------ DATASET EXCERPTS
==> src/rtl/btn_debounce.sv <==
// btn_debounce: push-button synchronizer, debouncer and long-press detector.
// Define BTN_LONGPRESS_EN to build the long-press counter and its outputs.
//
// Parameters:
//   DEB_LEN  - stable clk cycles that confirm a press or a release
//   LONG_LEN - clk cycles after press_pulse at which long_pulse fires
// Ports:
//   clk           - system clock, rising edge
//   reset         - synchronous, active-high
//   btn_n         - raw asynchronous button, 0 = pressed
//   btn_level     - debounced level, 1 = pressed
//   press_pulse   - one-cycle pulse on a confirmed press
//   release_pulse - one-cycle pulse on a confirmed release
//   long_pulse    - one-cycle pulse when the long-press time is reached
//   long_active   - high from long_pulse until the confirmed release
module btn_debounce #(
  parameter int DEB_LEN  = 1000000,
  parameter int LONG_LEN = 100000000
) (
  input  logic clk,
  input  logic reset,
  input  logic btn_n,
  output logic btn_level,
  output logic press_pulse,
  output logic release_pulse,
  output logic long_pulse,
  output logic long_active
);

  typedef enum logic [1:0] {
    IDLE,
    PRESS_WAIT,
    PRESSED,
    RELEASE_WAIT
  } state_t;

  // The state-entry cycle counts as the first stable cycle.
  localparam logic [31:0] DEB_LAST = 32'(DEB_LEN - 1);

  logic [1:0]  sync_q;
  logic        s;

  state_t      state_q;
  state_t      state_d;
  logic [31:0] cnt_q;
  logic [31:0] cnt_d;
  logic        level_d;
  logic        press_d;
  logic        rel_d;

  // Sync flops reset to the released level so a held
  // button is re-debounced after reset.
  always_ff @(posedge clk) begin
    if (reset) begin
      sync_q <= 2'b11;
    end else begin
      sync_q <= {sync_q[0], btn_n};
    end
  end

  assign s = ~sync_q[1];

  always_ff @(posedge clk) begin
    if (reset) begin
      state_q       <= IDLE;
      cnt_q         <= '0;
      btn_level     <= 1'b0;
      press_pulse   <= 1'b0;
      release_pulse <= 1'b0;
    end else begin
      state_q       <= state_d;
      cnt_q         <= cnt_d;
      btn_level     <= level_d;
      press_pulse   <= press_d;
      release_pulse <= rel_d;
    end
  end

  always_comb begin
    state_d = state_q;
    cnt_d   = cnt_q;
    level_d = btn_level;
    press_d = 1'b0;
    rel_d   = 1'b0;
    unique case (state_q)
      IDLE: begin
        if (s) begin
          state_d = PRESS_WAIT;
          cnt_d   = '0;
        end
      end
      PRESS_WAIT: begin
        if (!s) begin
          state_d = IDLE;
          cnt_d   = '0;
        end else if (cnt_q == DEB_LAST) begin
          state_d = PRESSED;
          cnt_d   = '0;
          level_d = 1'b1;
          press_d = 1'b1;
        end else begin
          cnt_d = cnt_q + 32'd1;
        end
      end
      PRESSED: begin
        if (!s) begin
          state_d = RELEASE_WAIT;
          cnt_d   = '0;
        end
      end
      RELEASE_WAIT: begin
        if (s) begin
          state_d = PRESSED;
          cnt_d   = '0;
        end else if (cnt_q == DEB_LAST) begin
          state_d = IDLE;
          cnt_d   = '0;
          level_d = 1'b0;
          rel_d   = 1'b1;
        end else begin
          cnt_d = cnt_q + 32'd1;
        end
      end
    endcase
  end

`ifdef BTN_LONGPRESS_EN
  localparam logic [31:0] LONG_TGT  = 32'(LONG_LEN);
  localparam logic [31:0] LONG_LAST = 32'(LONG_LEN - 1);

  logic [31:0] lcnt_q;
  logic [31:0] lcnt_d;
  logic        lpulse_d;
  logic        lact_d;

  // Counts only while PRESSED; holds through release
  // bounce and saturates so long_pulse fires once.
  always_comb begin
    lcnt_d   = lcnt_q;
    lpulse_d = 1'b0;
    lact_d   = long_active;
    if (rel_d) begin
      lcnt_d = '0;
      lact_d = 1'b0;
    end else if (press_d) begin
      lcnt_d = '0;
    end else if (state_q == PRESSED &&
                 lcnt_q != LONG_TGT) begin
      lcnt_d = lcnt_q + 32'd1;
      if (lcnt_q == LONG_LAST) begin
        lpulse_d = 1'b1;
        lact_d   = 1'b1;
      end
    end
  end

  always_ff @(posedge clk) begin
    if (reset) begin
      lcnt_q      <= '0;
      long_pulse  <= 1'b0;
      long_active <= 1'b0;
    end else begin
      lcnt_q      <= lcnt_d;
      long_pulse  <= lpulse_d;
      long_active <= lact_d;
    end
  end
`else
  assign long_pulse  = 1'b0;
  assign long_active = 1'b0;
`endif

endmodule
------------
### WHAT IS EXPECTED
Quote the records from their first line to the line with "assign s = ~sync_q[1];", inclusive, without adding or dropping anything.

### ANSWER TO THE PROBLEM
==> src/rtl/btn_debounce.sv <==
// btn_debounce: push-button synchronizer, debouncer and long-press detector.
// Define BTN_LONGPRESS_EN to build the long-press counter and its outputs.
//
// Parameters:
//   DEB_LEN  - stable clk cycles that confirm a press or a release
//   LONG_LEN - clk cycles after press_pulse at which long_pulse fires
// Ports:
//   clk           - system clock, rising edge
//   reset         - synchronous, active-high
//   btn_n         - raw asynchronous button, 0 = pressed
//   btn_level     - debounced level, 1 = pressed
//   press_pulse   - one-cycle pulse on a confirmed press
//   release_pulse - one-cycle pulse on a confirmed release
//   long_pulse    - one-cycle pulse when the long-press time is reached
//   long_active   - high from long_pulse until the confirmed release
module btn_debounce #(
  parameter int DEB_LEN  = 1000000,
  parameter int LONG_LEN = 100000000
) (
  input  logic clk,
  input  logic reset,
  input  logic btn_n,
  output logic btn_level,
  output logic press_pulse,
  output logic release_pulse,
  output logic long_pulse,
  output logic long_active
);

  typedef enum logic [1:0] {
    IDLE,
    PRESS_WAIT,
    PRESSED,
    RELEASE_WAIT
  } state_t;

  // The state-entry cycle counts as the first stable cycle.
  localparam logic [31:0] DEB_LAST = 32'(DEB_LEN - 1);

  logic [1:0]  sync_q;
  logic        s;

  state_t      state_q;
  state_t      state_d;
  logic [31:0] cnt_q;
  logic [31:0] cnt_d;
  logic        level_d;
  logic        press_d;
  logic        rel_d;

  // Sync flops reset to the released level so a held
  // button is re-debounced after reset.
  always_ff @(posedge clk) begin
    if (reset) begin
      sync_q <= 2'b11;
    end else begin
      sync_q <= {sync_q[0], btn_n};
    end
  end

  assign s = ~sync_q[1];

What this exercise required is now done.